Se trata de tres hombres, uno de 75 años residente en Ciudad de Buenos Aires (CABA); otro de 54 años residente en la provincia de Chaco; y uno de 40 años residente en la provincia de Río Negro.

Según los datos comunicados durante el reporte matutino, que todos los días da el subsecretario de Estrategias Sanitarias, Alejandro Costa, hay 5 casos positivos cada 100 mil habitantes, y la edad promedio de contagiados se mantiene en 45 años.

Del total de esos casos, 830 (36,5%) son importados,  790 (34,8%) son contactos estrechos de casos confirmados, 354 (15,6%) son casos de circulación comunitaria y el resto se encuentra en investigación epidemiológica.

Así, la tasa de letalidad (es decir, la cantidad de fallecimientos sobre casos confirmados) es de 4,4%. La tasa de mortalidad general es de 2,2 fallecidos por millón de habitantes, y la edad promedio de las personas que murieron es de 70 años, mientras que en un 71,4% son hombres.

Luego de que se informe que a partir del miércoles será obligatorio el uso de tapabocas o barbijos caseros en la Ciudad de Buenos Aires, lo cual va en línea a medidas ya tomadas en otras provincias, ayer el ministerio mantuvo una larga reunión con el comité de expertos sobre este tema.

En la charla, se llegó un "consenso unánime": "Reafirmamos que es fundamental reservar los barbijos quirúrgicos y los de alta eficiencia para el equipo de salud, no solamente médicos o enfermeras sino también quienes realizan la limpieza o entregan la comida", además de aquellas personas con un diagnóstico confirmado o síntomas de coronavirus, indicó la secretaria de Acceso a la Salud, Carla Vizzotti.

"Es muy importante que todos y todas podamos entender que es un insumo crítico, que debemos cumplir nuestro rol en priorizar su uso para quienes tienen indicación", pidió.

Por esto, enfatizó que el uso de tapabocas caseros es una "medida adicional" que se suma al resto de las recomendaciones de higiene y cuidados, como "el lavado de manos, la higiene respiratoria, los dos metros de distancia, limpiar las superficies y airear los ambientes".

El barbijo casero "tendría un rol en minimizar la transmisión" en caso de que uno mismo o quien lo usa "tenga algún inicio de síntomas que todavía no se detectó o  una portación asintomática del virus".

"Para esto hay que tener en cuenta su uso adecuado, su limpieza y lavado permanente, su uso individual y la forma de realizarlo, con varias capas de tela, y que se ajuste a la cara", recomendó la funcionaria, e indicó que su uso es importante "en algunas situaciones donde cumplir las medidas de prevención anteriores sea más difícil, como en el transporte público o un comercio cerrado, donde la distancia sea más difícil de cumplir".

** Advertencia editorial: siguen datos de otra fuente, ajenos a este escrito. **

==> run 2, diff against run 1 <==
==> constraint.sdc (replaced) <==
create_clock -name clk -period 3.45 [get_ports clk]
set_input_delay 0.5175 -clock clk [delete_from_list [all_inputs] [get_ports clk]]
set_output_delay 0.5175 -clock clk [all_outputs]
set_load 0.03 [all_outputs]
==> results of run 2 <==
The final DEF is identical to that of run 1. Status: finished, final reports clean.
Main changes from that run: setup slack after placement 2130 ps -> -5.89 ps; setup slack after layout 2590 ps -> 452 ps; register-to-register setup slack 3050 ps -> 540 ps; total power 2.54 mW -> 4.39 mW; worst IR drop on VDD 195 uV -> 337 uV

Sobre los llamados tapabocas, aclaró que "deben incluir la nariz" entre las superficies de la cara que cubren, y recordó: "Es algo para que nosotros no lo transmitamos, y no para prevenir que nosotros nos infectemos".

Durante el reporte diario se informó que los pacientes internados en unidades de terapia intensiva son 116, y ya hay 559 personas recuperadas y dadas de alta. En tanto, creció a 502 por millón de habitantes la cantidad de test realizados, mientras que el porcentaje de pruebas con resultados positivos sigue disminuyendo, hasta llegar a 11,63%: esto está entre los parámetros recomendados por la Organización Mundial de la Salud para determinar si se están realizando la suficiente cantidad de test.

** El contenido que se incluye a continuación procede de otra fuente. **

## config.mk

```make
export PLATFORM = sky130hd
export DESIGN_NAME = cmpf_pipe_flat
export DESIGN_NICKNAME = d
export VERILOG_FILES = /design/src/rtl/cmpf_pipe_if.sv /design/src/rtl/cmpf_pipe.sv /design/src/flat_wrapper.sv
export SDC_FILE = /design/constraint.sdc
export NUM_CORES = 1
export LEC_CHECK = 0
export CORE_MARGIN = 5
export CORE_UTILIZATION = 32
export DETAILED_ROUTE_END_ITERATION = 12
export MAX_ROUTING_LAYER = met4
export PLACE_DENSITY = 0.87
export SETUP_SLACK_MARGIN = 0.3
export SLEW_MARGIN = 40
export SYNTH_ARGS = -nofsm -noshare
export SYNTH_HDL_FRONTEND = slang
export SYNTH_SLANG_ARGS = --single-unit
export TNS_END_PERCENT = 100
```

## constraint.sdc

```tcl
create_clock -name clk -period 2.1 [get_ports clk]
set_clock_uncertainty 0.2 [all_clocks]
set_input_delay 0.63 -clock clk [delete_from_list [all_inputs] [get_ports clk]]
set_output_delay 0.63 -clock clk [all_outputs]
set_load 0.02 [all_outputs]
```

"El número de personas en terapia intensiva se mantiene estable, no tensiona al sistema de salud y se monitorea en forma permanente para ver este signo indirecto de la circulación viral", afirmó Vizzotti.

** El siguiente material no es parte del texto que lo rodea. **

===== src/rtl/pong_pkg.sv =====
// Shared definitions for the Pong match sequencer: state and winner encodings,
// score width and the winner decision helper.
`default_nettype none

package pong_pkg;

  localparam int SCORE_W = 3;

  typedef enum logic [2:0] {
    IDLE   = 3'd0,
    SERVE  = 3'd1,
    PLAY   = 3'd2,
    POINT  = 3'd3,
    OVER   = 3'd4,
    PAUSED = 3'd5
  } state_t;

  localparam logic [1:0] WIN_NONE = 2'd0;
  localparam logic [1:0] WIN_P1   = 2'd1;
  localparam logic [1:0] WIN_P2   = 2'd2;
  localparam logic [1:0] WIN_DRAW = 2'd3;

  function automatic logic [1:0] winner_of(input logic [SCORE_W-1:0] s1,
                                           input logic [SCORE_W-1:0] s2);
    if (s1 > s2)      return WIN_P1;
    else if (s2 > s1) return WIN_P2;
    else              return WIN_DRAW;
  endfunction

endpackage

`default_nettype wire


===== src/rtl/pong_btn_edge.sv =====
// Optional 2-FF synchronizer followed by a rising-edge detector; pulse is one
// clk wide. With SYNC=0 the input is assumed already synchronous to clk.
`default_nettype none

module pong_btn_edge #(
  parameter bit SYNC = 1'b1
) (
  input  logic clk,
  input  logic rst_n,
  input  logic din,
  output logic pulse
);

  logic level;
  logic level_d;

  if (SYNC) begin : g_sync
    logic [1:0] sync_q;
    always_ff @(posedge clk or negedge rst_n) begin
      if (!rst_n) sync_q <= 2'b00;
      else        sync_q <= {sync_q[0], din};
    end
    assign level = sync_q[1];
  end else begin : g_direct
    assign level = din;
  end

  always_ff @(posedge clk or negedge rst_n) begin
    if (!rst_n) level_d <= 1'b0;
    else        level_d <= level;
  end

  assign pulse = level & ~level_d;

endmodule

`default_nettype wire


===== src/rtl/pong_match_sequencer.sv =====
// Match-level controller for Pong: sequences serve/rally/point/game-over and owns
// both scores. Optional macro PONG_PAUSE_EN adds a PAUSED state toggled by start.
`default_nettype none

module pong_match_sequencer
  import pong_pkg::*;
#(
  parameter int WIN_SCORE   = 7,
  parameter int PAUSE_TICKS = 200,
  parameter int OVER_TICKS  = 300,
  parameter int CNT_W       = 10
) (
  input  logic               clk,
  input  logic               rst_n,
  input  logic               tick,
  input  logic               start,
  input  logic               miss1,
  input  logic               miss2,
  input  logic               time_up,
  output logic               stop,
  output logic               ball_reset,
  output logic               serve_dir,
  output logic [SCORE_W-1:0] score1,
  output logic [SCORE_W-1:0] score2,
  output logic [1:0]         winner,
  output logic [2:0]         state
);

  localparam logic [SCORE_W-1:0] WIN        = SCORE_W'(WIN_SCORE);
  localparam logic [CNT_W-1:0]   PAUSE_LAST = CNT_W'(PAUSE_TICKS - 1);
  localparam logic [CNT_W-1:0]   OVER_MAX   = CNT_W'(OVER_TICKS);

  state_t               state_q, state_d;
  logic [CNT_W-1:0]     cnt_q, cnt_d;
  logic [SCORE_W-1:0]   s1_q, s1_d, s2_q, s2_d;
  logic [1:0]           win_q, win_d;
  logic                 dir_q, dir_d;
  logic                 br_q, br_d;
  logic                 start_p, miss1_p, miss2_p;

  pong_btn_edge #(.SYNC(1'b1)) u_start_edge (
    .clk(clk), .rst_n(rst_n), .din(start), .pulse(start_p)
  );
  pong_btn_edge #(.SYNC(1'b0)) u_miss1_edge (
    .clk(clk), .rst_n(rst_n), .din(miss1), .pulse(miss1_p)
  );
  pong_btn_edge #(.SYNC(1'b0)) u_miss2_edge (
    .clk(clk), .rst_n(rst_n), .din(miss2), .pulse(miss2_p)
  );

  always_ff @(posedge clk or negedge rst_n) begin
    if (!rst_n) begin
      state_q <= IDLE;
      cnt_q   <= '0;
      s1_q    <= '0;
      s2_q    <= '0;
      win_q   <= WIN_NONE;
      dir_q   <= 1'b0;
      br_q    <= 1'b0;
    end else begin
      state_q <= state_d;
      cnt_q   <= cnt_d;
      s1_q    <= s1_d;
      s2_q    <= s2_d;
      win_q   <= win_d;
      dir_q   <= dir_d;
      br_q    <= br_d;
    end
  end

  always_comb begin
    state_d = state_q;
    cnt_d   = cnt_q;
    s1_d    = s1_q;
    s2_d    = s2_q;
    win_d   = win_q;
    dir_d   = dir_q;
    br_d    = 1'b0;
    case (state_q)
      IDLE: begin
        s1_d  = '0;
        s2_d  = '0;
        win_d = WIN_NONE;
        if (start_p) begin
          state_d = SERVE;
          br_d    = 1'b1;
        end
      end
      SERVE: if (start_p) state_d = PLAY;
      PLAY: begin
        // Scores update first so a coincident time_up judges the new totals.
        if (miss1_p && miss2_p) begin
          dir_d = ~dir_q;
        end else if (miss1_p) begin
          s2_d  = s2_q + 1'b1;
          dir_d = 1'b0;
        end else if (miss2_p) begin
          s1_d  = s1_q + 1'b1;
          dir_d = 1'b1;
        end
        if (s1_d == WIN || s2_d == WIN || time_up) begin
          state_d = OVER;
          win_d   = winner_of(s1_d, s2_d);
          cnt_d   = '0;
        end else if (miss1_p || miss2_p) begin
          state_d = POINT;
          cnt_d   = '0;
        end
`ifdef PONG_PAUSE_EN
        else if (start_p) begin
          state_d = PAUSED;
        end
`endif
      end
      POINT: begin
        if (tick) begin
          if (cnt_q == PAUSE_LAST) begin
            state_d = SERVE;
            br_d    = 1'b1;
            cnt_d   = '0;
          end else begin
            cnt_d = cnt_q + 1'b1;
          end
        end
      end
      OVER: begin
        if (tick && cnt_q != OVER_MAX) cnt_d = cnt_q + 1'b1;
        if (start_p && cnt_q == OVER_MAX) begin
          state_d = IDLE;
          s1_d    = '0;
          s2_d    = '0;
          win_d   = WIN_NONE;
          cnt_d   = '0;
        end
      end
`ifdef PONG_PAUSE_EN
      PAUSED: if (start_p) state_d = PLAY;
`endif
      default: state_d = IDLE;
    endcase
  end

  assign stop       = (state_q != PLAY);
  assign ball_reset = br_q;
  assign serve_dir  = dir_q;
  assign score1     = s1_q;
  assign score2     = s2_q;
  assign winner     = win_q;
  assign state      = state_q;

`ifndef SYNTHESIS
  always @(posedge clk) begin
    assert (WIN_SCORE >= 1 && WIN_SCORE <= 7)
      else $error("pong_match_sequencer: WIN_SCORE=%0d outside 1..7", WIN_SCORE);
  end
`endif

endmodule

`default_nettype wire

Además, recordó que "las 559 personas que ya se han recuperado y el aumento del número de testeos realizados siempre tiene que ponerse en contexto de la situación epidemiológica para definir la eficiencia del testeo", ya que "no solamente es el número de testeos, sino el porcentaje de positividad".

"Junto con la ocupación de las camas de terapia intensiva y el porcentaje de letalidad son muestras de que el aislamiento social preventivo y obligatorio está teniendo un impacto positivo en relación a la disminución de la circulación de personas, de la transmisión del virus, y un aplanamiento de la curva", enumeró.

En este sentido, subrayó: "No vamos a poder decir durante un tiempo largo que ya hemos logrado el objetivo, sino que estamos avanzando fuertemente en sostener este desafío y que tenemos que seguir trabajando para eso".